07.09.2006
La situación en Caldas de Reis mejora significativamente
El viernes 1 de Septiembre de 2006 las instalaciones del distribuidor químico Brenntag en Caldas de Reis, resultaron casi completamente destruidas a consecuencia de un incendio. Aunque inicialmente la contaminación producida fue arrastrada al río cercano por el agua utilizada para extinguir el incendio, la rápida actuación conjunta de las autoridades locales y los servicios de lucha contra incendios, en colaboración con el personal de Brenntag, han puesto la situación bajo control. Según unas declaraciones realizadas hoy por Manuel Vázquez, Conselleiro de Medioambiente de la Xunta de Galicia, el agua está ya limpia y es apta para el consumo.
Una serie de diques fueron construidos para recoger el agua contaminada en balsas, permitiendo que el agua no contaminada fluyera a su alrededor. El agua contaminada que se recoge en las balsas es sometida a un proceso de purificación en tres fases, en el que se utiliza carbón activo, oxígeno y filtros de arena. Según los análisis llevados a cabo por la Consellería de Pesca, el sistema de contención de la contaminación con diques ha resultado un éxito y no se ha producido un deterioro del lecho pesquero de la costa Gallega.
Por otra parte, los trabajos de limpieza progresan en las instalaciones de Brenntag, donde empresas contratadas al efecto están procediendo a la eliminación de los vestigios del fuego. Brenntag llevaba 23 años operando en Caldas de Reis. Este mismo año, las autoridades competentes renovaron los permisos para el almacenamiento de productos químicos. Mientras que las instalaciones se someten a las operaciones de limpieza y recuperación, Brenntag está tomando todas las medidas necesarias para asegurar la continuación del suministro a los clientes atendidos anteriormente desde las instalaciones de Caldas.

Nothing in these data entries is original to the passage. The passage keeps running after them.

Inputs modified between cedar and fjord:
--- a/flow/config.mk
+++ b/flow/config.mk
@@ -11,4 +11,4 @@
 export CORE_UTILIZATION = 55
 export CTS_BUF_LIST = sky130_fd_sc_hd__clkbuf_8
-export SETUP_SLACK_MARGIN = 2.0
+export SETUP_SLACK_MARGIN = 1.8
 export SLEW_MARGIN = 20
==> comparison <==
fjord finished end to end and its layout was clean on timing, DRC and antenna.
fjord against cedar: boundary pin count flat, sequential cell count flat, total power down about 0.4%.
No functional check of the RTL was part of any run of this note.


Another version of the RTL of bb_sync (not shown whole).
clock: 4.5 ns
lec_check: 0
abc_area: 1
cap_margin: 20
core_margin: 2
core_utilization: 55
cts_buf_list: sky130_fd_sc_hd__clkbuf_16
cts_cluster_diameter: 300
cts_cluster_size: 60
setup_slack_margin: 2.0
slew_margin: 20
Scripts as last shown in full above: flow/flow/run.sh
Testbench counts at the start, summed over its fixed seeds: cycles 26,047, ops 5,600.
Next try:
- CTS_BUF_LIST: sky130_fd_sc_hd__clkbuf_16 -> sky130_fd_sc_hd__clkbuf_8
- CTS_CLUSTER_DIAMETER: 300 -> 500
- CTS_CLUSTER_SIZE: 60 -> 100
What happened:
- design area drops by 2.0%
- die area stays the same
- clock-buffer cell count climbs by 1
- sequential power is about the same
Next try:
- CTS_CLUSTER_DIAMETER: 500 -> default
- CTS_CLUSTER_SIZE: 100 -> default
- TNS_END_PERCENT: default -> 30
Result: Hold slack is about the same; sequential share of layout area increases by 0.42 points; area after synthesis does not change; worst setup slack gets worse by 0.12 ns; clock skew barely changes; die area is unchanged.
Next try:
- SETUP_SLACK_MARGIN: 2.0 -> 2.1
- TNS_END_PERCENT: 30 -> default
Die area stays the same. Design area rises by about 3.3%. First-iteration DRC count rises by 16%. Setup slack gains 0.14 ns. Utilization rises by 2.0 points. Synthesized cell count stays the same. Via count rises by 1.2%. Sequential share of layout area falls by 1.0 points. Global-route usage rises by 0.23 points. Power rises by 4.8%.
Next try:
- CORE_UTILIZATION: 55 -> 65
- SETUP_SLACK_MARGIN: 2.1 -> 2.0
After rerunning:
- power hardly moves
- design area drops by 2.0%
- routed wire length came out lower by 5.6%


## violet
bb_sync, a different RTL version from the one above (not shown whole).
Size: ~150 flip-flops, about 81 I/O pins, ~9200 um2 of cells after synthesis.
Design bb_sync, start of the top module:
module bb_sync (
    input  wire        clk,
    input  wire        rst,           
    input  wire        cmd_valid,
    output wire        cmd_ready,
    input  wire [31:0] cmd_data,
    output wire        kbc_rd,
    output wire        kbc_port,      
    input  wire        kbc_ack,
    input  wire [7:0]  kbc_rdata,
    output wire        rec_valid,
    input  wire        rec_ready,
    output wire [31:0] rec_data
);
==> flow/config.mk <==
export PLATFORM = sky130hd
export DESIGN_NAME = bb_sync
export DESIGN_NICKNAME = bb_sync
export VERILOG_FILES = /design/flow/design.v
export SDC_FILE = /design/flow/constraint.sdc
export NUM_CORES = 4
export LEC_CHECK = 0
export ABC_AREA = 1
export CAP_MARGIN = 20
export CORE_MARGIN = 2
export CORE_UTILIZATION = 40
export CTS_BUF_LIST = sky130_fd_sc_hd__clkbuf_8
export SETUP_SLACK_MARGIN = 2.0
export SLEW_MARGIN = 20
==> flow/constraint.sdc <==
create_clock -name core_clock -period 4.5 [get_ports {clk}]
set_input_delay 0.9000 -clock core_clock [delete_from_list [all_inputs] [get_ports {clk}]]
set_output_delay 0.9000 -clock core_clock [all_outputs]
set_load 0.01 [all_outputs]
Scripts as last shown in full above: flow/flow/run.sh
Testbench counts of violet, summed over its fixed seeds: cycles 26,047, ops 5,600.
This is an optimization exercise on Yosys and OpenROAD, whose aim is small area, a short achievable clock period and few clock cycles, not a production implementation. Only simulation tests tie the RTL to the original design; equivalence was not proved. No activity file was given, so power comes from the tool's default toggle rates.

// dither_core
module dither_core (
    input  wire        clk,
    input  wire        rst,             
    input  wire        start,
    input  wire [1:0]  cfg_mode,        
    input  wire        cfg_invert,
    input  wire        cfg_frame,
    input  wire        cfg_pack,        
    input  wire [7:0]  cfg_threshold,
    input  wire [15:0] cfg_width,
    input  wire [15:0] cfg_height,
    output reg         busy,
    output reg         done,
    output reg         error,
    input  wire        in_valid,
    output reg         in_ready,
    input  wire [15:0] in_data,
    output reg         out_valid,
    input  wire        out_ready,
    output reg  [7:0]  out_data,
    output reg         out_last
);
export LEC_CHECK = 0
export CAP_MARGIN = 20
export CORE_MARGIN = 2
export CORE_UTILIZATION = 60
export PLACE_DENSITY = 0.75
export SLEW_MARGIN = 20
create_clock -name core_clock -period 24.0 [get_ports {clk}]
standard.sh (not shown) runs the stock make flow with config.mk's settings and CLKGATE_MAP_FILE= SYNTH_SCRIPT=/design/flow/synth_recipe.tcl, a recipe that flattens the netlist after the stock synthesis.
==> flow/flow/run.sh <==
#!/bin/bash
# Own layout flow: the standard synthesis and ORFS steps, with the timing
# repair asked to keep a setup margin (the clock and constraints are the standard flow's).
set -euo pipefail
bash standard.sh synth > synth.log 2>&1
bash standard.sh SETUP_SLACK_MARGIN=18 "BUFFER_PORTS_ARGS=-buffer_cell sky130_fd_sc_hd__buf_2" \
  "CTS_ARGS=-sink_clustering_enable -repair_clock_nets -sink_clustering_size 40 -sink_clustering_max_diameter 40 -dont_use_dummy_load -sink_clustering_buffer sky130_fd_sc_hd__clkbuf_16" \
  finish > layout.log 2>&1
Testbench counts at the start, summed over its fixed seeds: cycles 111,708.
Edit:
==> flow/flow/run.sh (replaced) <==
#!/bin/bash
# Own layout flow: the standard synthesis and ORFS steps, with the timing
# repair asked to keep a setup margin (the clock and constraints are the standard flow's).
set -euo pipefail
bash standard.sh synth > synth.log 2>&1
bash standard.sh SETUP_SLACK_MARGIN=18 DONT_BUFFER_PORTS=1 PRE_GLOBAL_PLACE_TCL=$PWD/flow/ports.tcl \
  "CTS_ARGS=-sink_clustering_enable -repair_clock_nets -sink_clustering_size 20 -sink_clustering_max_diameter 60 -dont_use_dummy_load -sink_clustering_buffer sky130_fd_sc_hd__clkbuf_8" \
  finish > layout.log 2>&1
==> flow/flow/ports.tcl (new file) <==
# Buffer every port: inputs with the smallest buffer, outputs with a buf_4.
buffer_ports -inputs -buffer_cell sky130_fd_sc_hd__buf_1
buffer_ports -outputs -buffer_cell sky130_fd_sc_hd__buf_4
Outcome:
- The changed run finished clean
- wire length fell by a little under a tenth
- clock power went down by a quarter to a third
- global-route usage drops by 1.7 points
- synthesized area stays the same
- hold slack is better by 0.029 ns
- non-clock buffer count came out lower by 82
- clock-buffer cell count drops by 23
- die area is unchanged
- synthesized cell count stays the same
- worst setup slack improves by 0.21 ns
Edit:
--- a/flow/flow/run.sh
+++ b/flow/flow/run.sh
@@ -4,5 +4,5 @@
 set -euo pipefail
 bash standard.sh synth > synth.log 2>&1
-bash standard.sh SETUP_SLACK_MARGIN=18 DONT_BUFFER_PORTS=1 PRE_GLOBAL_PLACE_TCL=$PWD/flow/ports.tcl \
+bash standard.sh SETUP_SLACK_MARGIN=18 DONT_BUFFER_PORTS=1 PRE_RESIZE_TCL=$PWD/flow/ports.tcl \
   "CTS_ARGS=-sink_clustering_enable -repair_clock_nets -sink_clustering_size 20 -sink_clustering_max_diameter 60 -dont_use_dummy_load -sink_clustering_buffer sky130_fd_sc_hd__clkbuf_8" \
   finish > layout.log 2>&1
==> flow/flow/ports.tcl (replaced) <==
# Buffer every port: inputs with the smallest buffer, outputs with a buf_4.
buffer_ports -inputs -buffer_cell sky130_fd_sc_hd__buf_1
buffer_ports -outputs -buffer_cell sky130_fd_sc_hd__buf_2
The changed run completed without violations. Critical path depth rose by 1. Design area rose slightly. Total power stays flat. Worst setup slack gets worse by 0.14 ns. Utilization rose by 0.39 points. Non-clock buffer count rose by 78.
Edit:
--- a/flow/flow/run.sh
+++ b/flow/flow/run.sh
@@ -4,5 +4,5 @@
 set -euo pipefail
 bash standard.sh synth > synth.log 2>&1
-bash standard.sh SETUP_SLACK_MARGIN=18 DONT_BUFFER_PORTS=1 PRE_RESIZE_TCL=$PWD/flow/ports.tcl \
+bash standard.sh SETUP_SLACK_MARGIN=18 "BUFFER_PORTS_ARGS=-buffer_cell sky130_fd_sc_hd__buf_2" \
   "CTS_ARGS=-sink_clustering_enable -repair_clock_nets -sink_clustering_size 20 -sink_clustering_max_diameter 60 -dont_use_dummy_load -sink_clustering_buffer sky130_fd_sc_hd__clkbuf_8" \
   finish > layout.log 2>&1
removed: flow/flow/ports.tcl
Result:
- global-route usage fell by 0.50 points
- maximum frequency is higher by 0.53%
- synthesized area does not change
- sequential share of layout area goes down by 0.12 points
- total power hardly moves
- worst setup slack is better by 0.032 ns
- core utilization went up by 0.11 points
- wire length fell by about 2.2%
- register-to-register slack is better by 0.03 ns
- clock-buffer cell count shrinks by 2
- first-iteration DRC count is higher by about 14%
This is an optimization exercise on Yosys and OpenROAD, whose aim is small area, a short achievable clock period and few clock cycles, not a production implementation. At most, simulation tests tie the RTL to the original design; equivalence was not proved. Function not checked in runs 1 and 6: the RTL went through the layout flow alone. Power figures rest on the tool's default switching activity, not on a simulated workload.

===== flow/config.mk =====
export PLATFORM = sky130hd
export DESIGN_NAME = hexcrc
export DESIGN_NICKNAME = hexcrc
export VERILOG_FILES = /design/flow/design.v
export SDC_FILE = /design/flow/constraint.sdc
export NUM_CORES = 4
export LEC_CHECK = 0
export CAP_MARGIN = 20
export CORE_MARGIN = 2
export CORE_UTILIZATION = 50
export PLACE_DENSITY = 0.65
export SETUP_SLACK_MARGIN = 4.5
export SLEW_MARGIN = 20

===== flow/constraint.sdc =====
create_clock -name core_clock -period 7.0 [get_ports {clk}]
set_input_delay 1.4000 -clock core_clock [delete_from_list [all_inputs] [get_ports {clk}]]
set_output_delay 1.4000 -clock core_clock [all_outputs]
set_load 0.01 [all_outputs]
This is an optimization exercise on Yosys and OpenROAD, whose aim is small area, a short achievable clock period and few clock cycles per item, not a production implementation.
At most, simulation tests tie the RTL to the original design; equivalence was not proved.
Power figures rest on the tool's default switching activity, not on a simulated workload.

==> flow/design.v <==
module apt_frame_parser (
    input  wire        clk,
    input  wire        rst,
    input  wire        in_valid,
    input  wire [7:0]  in_data,
    output wire        in_ready,
    output wire        out_valid,
    input  wire        out_ready,
    output reg  [1:0]  out_kind,
    output wire [1:0]  out_err,
    output reg  [15:0] out_msgid,
    output reg  [6:0]  out_dest,
    output reg  [7:0]  out_source,
    output reg         out_long,
    output reg  [7:0]  out_param1,
    output reg  [7:0]  out_param2,
    output reg  [63:0] out_f0,
    output reg  [31:0] out_f1,
    output reg  [31:0] out_f2,
    output wire [31:0] out_f3,
    output wire [12:0] out_status
);
    reg         oval;        
    reg         inpay;       
    reg         far;         
    reg         kn;          
    reg  [15:0] q;           
    reg         err_enum;    
    reg  [12:0] st;          
    reg  [2:0]  f3h;         
    reg  [7:0]  nx0;
    reg         rdy;
    assign in_ready   = rdy;
    assign out_valid  = oval;
    assign out_err    = {err_enum, !err_enum};
    assign out_status = st;
    assign out_f3     = {16'd0, f3h, st};
    wire        take = in_valid && in_ready;
    wire [7:0]  d    = in_data;
    wire [15:0] len  = {out_param2, out_param1};
    wire        hdr5 = !inpay && q[2:0] == 3'd5;
    wire        last = hdr5 ? (!out_long || len == 16'd0) : (inpay && q == len);
    function h(input integer k);
        h = take && !inpay && q[2:0] == k;
    endfunction
    function p(input integer k);
        p = take && inpay && !far && q[3:0] == k - 5;
    endfunction
    wire        c1  = kn && out_msgid[3:0] == 4'h1;
    wire        c2  = kn && out_msgid[3:0] == 4'h2;
    wire        c3  = kn && out_msgid[3:0] == 4'h3;
    wire        c4  = kn && out_msgid[3:0] == 4'h4;
    wire        c5  = kn && out_msgid[3:0] == 4'h5;
    wire        c6  = kn && out_msgid[3:0] == 4'h6;
    wire        c7  = kn && out_msgid[3:0] == 4'h7;
    wire        c8  = kn && out_msgid[3:0] == 4'h8;
    wire        known = kn;
    wire        kn_d = d == 8'h10 && nx0[7:4] == 4'h0 &&
                       nx0[3:0] != 4'h0 && nx0[3:0] <= 4'h8;
    wire        l4   = len[15:2] == 14'd0;
    wire        l6   = len[15:3] == 13'd0 && len[2:1] != 2'b11;
    wire        l8   = len[15:3] == 13'd0;
    wire        l14  = len[15:4] == 12'd0 && len[3:1] != 3'b111;
    wire        lshort = c2 ? l6 : c4 ? l4 : c8 ? l8 : l14;
    wire        too_short = (c2 | c3 | c4 | c6 | c7 | c8) && (!out_long || lshort);
    wire        bad_enum  = c1 && out_param2 != 8'd1 && out_param2 != 8'd2;
    wire [18:0] adc = {3'd0, d, out_f1[7:0]} + {1'b0, d, out_f1[7:0], 2'b00};
    wire [7:0]  dz = d & {8{inpay}};
    wire        at0 = !inpay && q[2:0] == 3'd0;
    always @(posedge clk) begin
        if (rst)
            rdy <= 1'b1;
        else
            rdy <= (take && last) || !oval || out_ready || (at0 && !take);
    end
    always @(posedge clk) begin
        if (rst) begin
            oval  <= 1'b0;
            inpay <= 1'b0;
            far   <= 1'b0;
            q     <= 16'd0;
        end else begin
            if (out_ready)
                oval <= 1'b0;
            if (take) begin
                if (last) begin
                    oval  <= 1'b1;
                    inpay <= 1'b0;
                    far   <= 1'b0;
                    q     <= 16'd0;
                end else if (hdr5) begin
                    inpay <= 1'b1;
                    q     <= 16'd1;
                end else begin
                    q     <= q + 16'd1;
                    if (inpay && q[3:0] == 4'd14)
                        far <= 1'b1;
                end
            end
        end
    end
    wire c2378 = c2 | c3 | c7 | c8;
    wire c237  = c2 | c3 | c7;
    wire c37   = c3 | c7;
    wire n15   = !(c1 | c5);
    always @(posedge clk) begin
        if (h(0)) nx0 <= d;
        if (h(1)) begin
            out_msgid       <= {d, nx0};
            kn              <= kn_d;
        end
        if (h(2)) out_param1      <= d;
        if (h(3)) out_param2      <= d;
        if (h(4)) begin
            out_long <= d[7];
            out_dest <= d[6:0];
        end
        if (h(5)) begin
            out_source <= d;
            out_kind   <= !known ? 2'd1 : (too_short || bad_enum) ? 2'd2 : 2'd0;
            err_enum   <= !too_short;
        end
        if (h(2))
            out_f0[7:0] <= {d[7:4] & {4{!c5}}, d[3:0]};
        else if (p(6) && n15)
            out_f0[7:0] <= d;
        else if (p(7) && c4)
            out_f0[7:0] <= adc[7:0];
        if (p(7) && c4)
            out_f0[15:8] <= adc[15:8];
        else if (h(2) || (p(7) && n15))
            out_f0[15:8] <= dz;
        if (p(7) && c4)
            out_f0[23:16] <= {5'd0, adc[18:16]};
        else if (h(2) || (p(8) && c6))
            out_f0[23:16] <= dz;
        if (h(2) || (p(9) && c6))  out_f0[31:24] <= dz;
        if (h(2) || (p(10) && c6)) out_f0[39:32] <= dz;
        if (h(2) || (p(11) && c6)) out_f0[47:40] <= dz;
        if (h(2) || (p(12) && c6)) out_f0[55:48] <= dz;
        if (h(2) || (p(13) && c6)) out_f0[63:56] <= dz;
        if (h(3))
            out_f1[7:0] <= {7'd0, d == 8'd1};
        else if (p(9) && c4)
            out_f1[7:0] <= adc[7:0];
        else if ((p(6) && c4) || (p(8) && n15) || (p(14) && c6))
            out_f1[7:0] <= d;
        if (p(9) && c4)
            out_f1[15:8] <= adc[15:8];
        else if (h(3) || (p(9) && c2378) || (p(15) && c6))
            out_f1[15:8] <= dz;
        if (p(9) && c4)
            out_f1[23:16] <= {5'd0, adc[18:16]};
        else if (p(15) && c6)
            out_f1[23:16] <= {8{d[7]}};
        else if (h(3) || (p(10) && c237))
            out_f1[23:16] <= dz;
        if (p(15) && c6)
            out_f1[31:24] <= {8{d[7]}};
        else if (h(3) || (p(11) && c237))
            out_f1[31:24] <= dz;
        if ((p(10) && c8) || (p(12) && c37) || (p(16) && c6))
            out_f2[7:0] <= d;
        if ((p(11) && c8) || (p(13) && c37) || (p(17) && c6))
            out_f2[15:8] <= d;
        if (h(4) || (p(14) && c3) || (p(18) && c6))
            out_f2[23:16] <= dz;
        if (h(4) || (p(15) && c3) || (p(19) && c6))
            out_f2[31:24] <= dz;
        if (p(12) && c8)
            st[7:0] <= d;
        if (p(13) && c8)
            {f3h, st[12:8]} <= d;
        if (p(16) && c37)
            st[5:0] <= {d[7:4], d[1:0]};
        if (p(17) && c37)
            st[10:6] <= {d[6:4], d[2:1]};
        if (p(19) && c37)
            st[12:11] <= {d[7], d[0]};
    end
endmodule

Las muestras de agua del Umia tomadas por las autoridades el pasado lunes contenían elevados niveles de tolueno, xileno y estireno, debido a que el agua utilizada para la extinción del incendio alcanzó el río. El miércoles, los valores habían descendido considerablemente, con respecto a las primeras lecturas. Muestras tomadas del agua que fluía desde las balsas de tratamiento mostraban una calidad segura y las autoridades responsables acordaron redirigir el agua purificada de nuevo al río.
Recientemente, Daniel Pithois, miembro del Comité Ejecutivo de Brenntag y responsable de operaciones en Europa, visitó las instalaciones para asegurar que Brenntag estaba respondiendo con diligencia ante todas las situaciones creadas por este lamentable suceso. Pithois expresó su gratitud a los servicios de emergencia y a las autoridades locales por su gran apoyo y excelente cooperación. También agradeció a los empleados de Brenntag que contribuyeron con su experiencia y con su trabajo ininterrumpido para agilizar el proceso de recuperación.